Decrease In Renal Nerve Activity Research Articles

Intravascular mechanoreceptor modulation of renal sympathetic nerve activity in the cat.

Experiments were performed in chloralose-anesthetized cats to characterize intravascular mechanoreceptro input to renal nerve activity in the intact and vagotomized sinoaortic-denervated states. High-pressure intravascular mechanoreceptors were stimulated by rises in arterial pressure caused by norepinephrine. Low-pressure intravascular mechanoreceptors were stimulated by progressive blood volume expansion (14-23%) at a rate of 4.4 or 17.6 ml/min. In addition, veratrine was used to stimulate directly both high- and low-pressure receptors. In the intact animal the administration of norepinephrine or blood volume expansion was associated with substantial decreases in renal nerve activity. Veratrine also caused a large dose-related decrease in renal nerve activity. However, in the vagotomized sinoaortic-denervated animal there was no change in renal nerve activity with norepinephrine, volume expansion, or veratrine administration. These experiments demonstrate that the major afferent pathways for renal sympathetic circulatory reflexes are confined to the carotid sinus and aortic and vagus nerves. No evidence was found for a significant contribution from sympathetic afferent nerves.
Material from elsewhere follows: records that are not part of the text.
<file path="src/rtl/rx_ber_pkg.sv">
// Shared types and width helpers for the BPSK receive/BER monitor.
// Latency: n/a (declarations only).
// Backpressure: n/a (declarations only).
//
// Contents: FSM state encoding, oversampling ratio, and the widths
// derived from the delay range and window length.
package rx_ber_pkg;

    typedef enum logic {
        SEARCH = 1'b0,
        LOCKED = 1'b1
    } state_t;

    // Oversampling ratio of the incoming filtered stream.
    localparam int OS   = 4;
    localparam int PH_W = $clog2(OS);

    // The delay register indexes 0..max_delay-1.
    function automatic int dly_width(input int max_delay);
        return (max_delay > 1) ? $clog2(max_delay) : 1;
    endfunction

    // Window counters must be able to hold the value `window` itself,
    // because the search error count can reach a full window.
    function automatic int win_width(input int window);
        return $clog2(window + 1);
    endfunction

endpackage

</file>
<file path="src/rtl/rx_decimator_slicer.sv">
// Decimate-by-OS at a programmable phase and BPSK sign slicer.
// Latency: o_bit/o_bit_valid one cycle after the strobe cycle.
// Backpressure: none; i_enable=0 holds state and masks o_bit_valid.
//
// Ports: clock, i_reset (sync, active-high), i_enable, i_data (signed
// sample), i_phase (decimation phase) -> strobe and decision (same-cycle,
// for the top's alignment logic), o_bit_valid, o_bit (registered).
module rx_decimator_slicer
    import rx_ber_pkg::*;
#(
    parameter int NB_INPUT = 8
) (
    input  logic                clock,
    input  logic                i_reset,
    input  logic                i_enable,
    input  logic [NB_INPUT-1:0] i_data,
    input  logic [PH_W-1:0]     i_phase,
    output logic                strobe,
    output logic                decision,
    output logic                o_bit_valid,
    output logic                o_bit
);

    logic [PH_W-1:0] phase_cnt;
    logic            valid_q;

    // Only the sign bit matters to the slicer; magnitude bits are dropped.
    logic unused_mag;
    assign unused_mag = ^i_data[NB_INPUT-2:0];

    // A phase change is picked up by this comparison immediately.
    assign strobe   = i_enable && (phase_cnt == i_phase);
    assign decision = i_data[NB_INPUT-1];

    // valid_q follows strobe every cycle, so a pulse pending across a
    // disabled cycle is lost rather than delivered late.
    assign o_bit_valid = valid_q && i_enable;

    always_ff @(posedge clock) begin
        if (i_reset) begin
            phase_cnt <= '0;
            valid_q   <= 1'b0;
            o_bit     <= 1'b0;
        end else begin
            valid_q <= strobe;
            if (i_enable) begin
                phase_cnt <= phase_cnt + PH_W'(1);
            end
            if (strobe) begin
                o_bit <= decision;
            end
        end
    end

endmodule

</file>
<file path="src/rtl/rx_symbol_ber.sv">
// BPSK receive BER monitor: decimate, slice, search reference delay, count errors.
// Latency: o_bit one cycle after strobe; lock/counter state updates on the strobe edge.
// Backpressure: none; i_enable=0 freezes all state.
//
// Ports: clock, i_reset (sync, active-high), i_enable, i_data, i_phase,
// i_ref_bit, [i_clear] -> o_bit_valid, o_bit, o_locked, o_delay,
// o_err_count, o_bit_count.
// Optional: define RX_STATS_CLEAR_EN to add i_clear, which zeroes both
// counters on the next edge without touching lock state or delay.
module rx_symbol_ber
    import rx_ber_pkg::*;
#(
    parameter int NB_INPUT  = 8,
    parameter int MAX_DELAY = 64,
    parameter int WINDOW    = 32,
    parameter int LOSS_THR  = 4,
    parameter int NB_CNT    = 32
) (
    input  logic                         clock,
    input  logic                         i_reset,
    input  logic                         i_enable,
    input  logic [NB_INPUT-1:0]          i_data,
    input  logic [1:0]                   i_phase,
    input  logic                         i_ref_bit,
`ifdef RX_STATS_CLEAR_EN
    input  logic                         i_clear,
`endif
    output logic                         o_bit_valid,
    output logic                         o_bit,
    output logic                         o_locked,
    output logic [$clog2(MAX_DELAY)-1:0] o_delay,
    output logic [NB_CNT-1:0]            o_err_count,
    output logic [NB_CNT-1:0]            o_bit_count
);

    localparam int DLY_W = dly_width(MAX_DELAY);
    localparam int WIN_W = win_width(WINDOW);
    localparam int SR_D  = MAX_DELAY - 1;

    logic strobe;
    logic decision;
    logic ref_tap;
    logic err;

    rx_decimator_slicer #(
        .NB_INPUT (NB_INPUT)
    ) u_dec (
        .clock       (clock),
        .i_reset     (i_reset),
        .i_enable    (i_enable),
        .i_data      (i_data),
        .i_phase     (i_phase),
        .strobe      (strobe),
        .decision    (decision),
        .o_bit_valid (o_bit_valid),
        .o_bit       (o_bit)
    );

    // ---------------- reference history ----------------
    // ref_sr[k] holds the reference bit from k+1 strobes ago; delay 0
    // taps the live input so no register stage is wasted.
    logic [SR_D-1:0] ref_sr;

    always_ff @(posedge clock) begin
        if (i_reset) begin
            ref_sr <= '0;
        end else if (strobe) begin
            ref_sr <= {ref_sr[SR_D-2:0], i_ref_bit};
        end
    end

    state_t            state_q,   state_d;
    logic [DLY_W-1:0]  delay_q,   delay_d;
    logic [WIN_W-1:0]  win_cnt_q, win_cnt_d;
    logic [WIN_W-1:0]  win_err_q, win_err_d;
    logic [NB_CNT-1:0] err_cnt_q, err_cnt_d;
    logic [NB_CNT-1:0] bit_cnt_q, bit_cnt_d;
    logic              win_last;
    logic [WIN_W-1:0]  win_err_sum;

    always_comb begin
        ref_tap = i_ref_bit;
        if (delay_q != '0) begin
            ref_tap = ref_sr[delay_q - DLY_W'(1)];
        end
    end

    assign err         = decision ^ ref_tap;
    assign win_last    = (win_cnt_q == WIN_W'(WINDOW - 1));
    // Window error count including the current strobe.
    assign win_err_sum = win_err_q + WIN_W'(err);

    // ---------------- FSM and counters ----------------
    always_ff @(posedge clock) begin
        if (i_reset) begin
            state_q   <= SEARCH;
            delay_q   <= '0;
            win_cnt_q <= '0;
            win_err_q <= '0;
            err_cnt_q <= '0;
            bit_cnt_q <= '0;
        end else begin
            state_q   <= state_d;
            delay_q   <= delay_d;
            win_cnt_q <= win_cnt_d;
            win_err_q <= win_err_d;
            err_cnt_q <= err_cnt_d;
            bit_cnt_q <= bit_cnt_d;
        end
    end

    always_comb begin
        state_d   = state_q;
        delay_d   = delay_q;
        win_cnt_d = win_cnt_q;
        win_err_d = win_err_q;
        err_cnt_d = err_cnt_q;
        bit_cnt_d = bit_cnt_q;

        if (strobe) begin
            case (state_q)
                SEARCH: begin
                    if (win_last) begin
                        win_cnt_d = '0;
                        win_err_d = '0;
                        if (win_err_sum == '0) begin
                            state_d = LOCKED;
                        end else begin
                            // MAX_DELAY is a power of two: overflow wraps to 0.
                            delay_d = delay_q + DLY_W'(1);
                        end
                    end else begin
                        win_cnt_d = win_cnt_q + WIN_W'(1);
                        win_err_d = win_err_sum;
                    end
                end
                LOCKED: begin
                    if (bit_cnt_q != '1) begin
                        bit_cnt_d = bit_cnt_q + NB_CNT'(1);
                    end
                    if (err && (err_cnt_q != '1)) begin
                        err_cnt_d = err_cnt_q + NB_CNT'(1);
                    end
                    if (win_err_sum >= WIN_W'(LOSS_THR)) begin
                        state_d   = SEARCH;
                        delay_d   = delay_q + DLY_W'(1);
                        win_cnt_d = '0;
                        win_err_d = '0;
                    end else if (win_last) begin
                        win_cnt_d = '0;
                        win_err_d = '0;
                    end else begin
                        win_cnt_d = win_cnt_q + WIN_W'(1);
                        win_err_d = win_err_sum;
                    end
                end
                default: begin
                    state_d = SEARCH;
                end
            endcase
        end

`ifdef RX_STATS_CLEAR_EN
        // Clear wins over a coincident strobe increment.
        if (i_clear) begin
            err_cnt_d = '0;
            bit_cnt_d = '0;
        end
`endif
    end

    assign o_locked    = (state_q == LOCKED);
    assign o_delay     = delay_q;
    assign o_err_count = err_cnt_q;
    assign o_bit_count = bit_cnt_q;

endmodule

</file>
Characterization of high and low pressure baroreceptor influences on renal nerve activity in the primate Macaca fascicularis.
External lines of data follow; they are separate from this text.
File: src/rtl/uart_byte_rx.sv
// 8N1 UART receiver: synchronises the line, confirms the start bit at mid-bit,
// samples each data bit at bit centre and emits one-cycle byte / framing-error strobes.
module uart_byte_rx #(
  parameter longint CLOCK_FREQ = 50000000,
  parameter longint BAUD_RATE  = 115200
) (
  input  logic       clk,
  input  logic       rst,
  input  logic       start_rx,
  input  logic       uart_rx,
  output logic [7:0] rx_data,
  output logic       rx_valid,
  output logic       frame_err,
  output logic       rx_busy,
  output logic [2:0] dbg_state
);

  localparam int CLKS_PER_BIT = int'(CLOCK_FREQ / BAUD_RATE);
  localparam int CW           = $clog2(CLKS_PER_BIT);

  if (CLKS_PER_BIT < 4) begin : g_bad_baud
    $error("uart_byte_rx: CLOCK_FREQ/BAUD_RATE must be at least 4");
  end

  localparam logic [CW-1:0] HALF_CNT = CW'(CLKS_PER_BIT / 2 - 1);
  localparam logic [CW-1:0] FULL_CNT = CW'(CLKS_PER_BIT - 1);

  typedef enum logic [2:0] {
    IDLE  = 3'd0,
    START = 3'd1,
    DATA  = 3'd2,
    STOP  = 3'd3,
    BRK   = 3'd4
  } state_t;

  state_t        state, state_n;
  logic          rx_meta, rx_s;
  logic [CW-1:0] cnt, cnt_n;
  logic [2:0]    bit_idx, bit_idx_n;
  logic [7:0]    shreg, shreg_n;
  logic [7:0]    rx_data_n;
  logic          rx_valid_n, frame_err_n;

  always_ff @(posedge clk) begin
    if (rst) begin
      rx_meta   <= 1'b1;
      rx_s      <= 1'b1;
      state     <= IDLE;
      cnt       <= '0;
      bit_idx   <= '0;
      shreg     <= '0;
      rx_data   <= '0;
      rx_valid  <= 1'b0;
      frame_err <= 1'b0;
    end else begin
      rx_meta   <= uart_rx;
      rx_s      <= rx_meta;
      state     <= state_n;
      cnt       <= cnt_n;
      bit_idx   <= bit_idx_n;
      shreg     <= shreg_n;
      rx_data   <= rx_data_n;
      rx_valid  <= rx_valid_n;
      frame_err <= frame_err_n;
    end
  end

  // Counter is cleared on every state change; dropping start_rx aborts any frame.
  always_comb begin
    state_n     = state;
    cnt_n       = cnt + CW'(1);
    bit_idx_n   = bit_idx;
    shreg_n     = shreg;
    rx_data_n   = rx_data;
    rx_valid_n  = 1'b0;
    frame_err_n = 1'b0;
    case (state)
      IDLE: begin
        cnt_n     = '0;
        bit_idx_n = '0;
        if (start_rx && !rx_s) state_n = START;
      end
      START: begin
        if (!start_rx) begin
          state_n = IDLE;
          cnt_n   = '0;
        end else if (cnt == HALF_CNT) begin
          cnt_n     = '0;
          bit_idx_n = '0;
          state_n   = rx_s ? IDLE : DATA;
        end
      end
      DATA: begin
        if (!start_rx) begin
          state_n = IDLE;
          cnt_n   = '0;
        end else if (cnt == FULL_CNT) begin
          cnt_n            = '0;
          shreg_n[bit_idx] = rx_s;
          bit_idx_n        = bit_idx + 3'd1;
          if (bit_idx == 3'd7) state_n = STOP;
        end
      end
      STOP: begin
        if (!start_rx) begin
          state_n = IDLE;
          cnt_n   = '0;
        end else if (cnt == FULL_CNT) begin
          cnt_n = '0;
          if (rx_s) begin
            rx_data_n  = shreg;
            rx_valid_n = 1'b1;
            state_n    = IDLE;
          end else begin
            frame_err_n = 1'b1;
            state_n     = BRK;
          end
        end
      end
      BRK: begin
        // A held-low line must not be taken for a new start bit.
        cnt_n = '0;
        if (rx_s) state_n = IDLE;
      end
      default: begin
        state_n = IDLE;
        cnt_n   = '0;
      end
    endcase
  end

  assign rx_busy   = (state != IDLE);
  assign dbg_state = state;

endmodule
We characterized the influence of high pressure and low pressure intravascular receptors on renal nerve activity in the pentobarbital sodium-anesthetized nonhuman primate Macaca fascicularis. Epinephrine-induced increases in arterial pressure were used to stimulate high pressure receptors, and intravascular volume expansion was used to stimulate both high and low pressure receptors. In addition, the intravascular mechanoreceptors were stimulated directly by intravenous veratrine administration. All interventions produced large decreases in renal nerve activity in the intact state. Denervation of the carotid sinus or bilateral cervical vagal section dimished, whereas sinoaortic denervation with vagotomy completely abolished all responses of renal activity to these interventions. We conclude that the nonhuman primate possesses very sensitive renal nerve sympathetic reflexes that are modulated by intravascular mechanoreceptors whose afferents traverse the carotid sinus nerves and the vago-aortic trunks. The carotid sinus nerves and the vago-aortic trunks appear to be equally effective in inhibiting renal nerve activity in response to increases in arterial pressure. In addition, there are no afferent pathways mediating intravascular mechanoreceptor modulation of renal nerve activity outside the carotid sinus nerves and the vago-aortic trunks.
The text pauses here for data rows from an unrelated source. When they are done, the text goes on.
<file path="config.mk">
export PLATFORM = sky130hd
export DESIGN_NAME = alu_arbiter
export DESIGN_NICKNAME = d
export VERILOG_FILES = /design/src/rtl/alu_arbiter.sv
export SDC_FILE = /design/constraint.sdc
export NUM_CORES = 1
export LEC_CHECK = 0
export BUFFER_PORTS_ARGS = -buffer_cell sky130_fd_sc_hd__buf_4
export CAP_MARGIN = 15
export CELL_PAD_IN_SITES_DETAIL_PLACEMENT = 0
export CELL_PAD_IN_SITES_GLOBAL_PLACEMENT = 1
export CORE_MARGIN = 5
export CORE_UTILIZATION = 40
export CTS_BUF_LIST = sky130_fd_sc_hd__clkbuf_16
export DETAILED_ROUTE_END_ITERATION = 8
export GPL_TIMING_DRIVEN = 0
export PLACE_DENSITY = 0.75
export SYNTH_ARGS = -nofsm -noshare
export SYNTH_HDL_FRONTEND = slang
export SYNTH_HIERARCHICAL = 1
export SYNTH_SLANG_ARGS = --single-unit
</file>
<file path="constraint.sdc">
create_clock -name clk -period 13.1 [get_ports clk]
set_input_delay 2.62 -clock clk [delete_from_list [all_inputs] [get_ports clk]]
set_output_delay 2.62 -clock clk [all_outputs]
set_load 0.005 [all_outputs]
</file>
Acetylstrophanthidin-induced reflex inhibition of canine renal sympathetic nerve activity mediated by cardiac receptors with vagal afferents.

The present experiments were performed to determine whether digitalis-induced augmentation of cardiac receptor discharge could induce reflex reductions in renal sympathetic nerve activity. Intracoronary injection or epicardial application of acetylstrophanthidin (AS) in chloraloseanesthetized dogs caused large decreases in renal sympathetic nerve activity which were accompanied by modest decreases in heart rate and arterial pressure. Vagotomy prevented these reflex responses. Cholinergic blockade with atropine markedly attenuated the heart rate responses to AS but had little effect on the arterial pressure or renal nerve activity responses. Epicardial application of lidocaine blocked cardiac vagal afferents and the reflex responses to intracoronary AS. In sinoaortic denervated dogs, the relationships between doses of AS and mean arterial pressure, heart rate, and renal nerve activity responses were linear. Decreases in renal nerve activity were evoked by doses of AS which did not reflexly change heart rate or arterial pressure. These data show that AS can evoke reflex bradycardia, hypotension, and withdrawal of renal sympathetic nerve activity solely by augmenting the inhibitory influence of cardiac receptors with vagal afferents. This reflex effect may contribute to the changes in renal function and thus to the diuresis that occurs when heart failure is treated with digitalis.

Neural Control of Renal Tubular Sodium Reabsorption

Renal adrenergic nerves are in contact with the basement membranes of tubule cells and, when these nerves are stimulated or ablated, proximal tubular reabsorption of sodium is increased or decreased, respectively. Renal adrenergic nerve activity appears to be regulated by low-pressure cardiopulmonary receptors and high-pressure arterial baroreceptors in response to changes in blood volume. Thus, a decrease in blood volume or in effective circulating blood volume leads to an increase in renal nerve activity, release of norepinephrine, alpha-adrenergic stimulation and increased tubular reabsorption of sodium, whereas an increase in blood volume leads to a decrease in renal nerve activity, a decreased release of norepinephrine, an increased release of dopamine, possible beta-adrenergic stimulation and a decreased tubular reabsorption of sodium.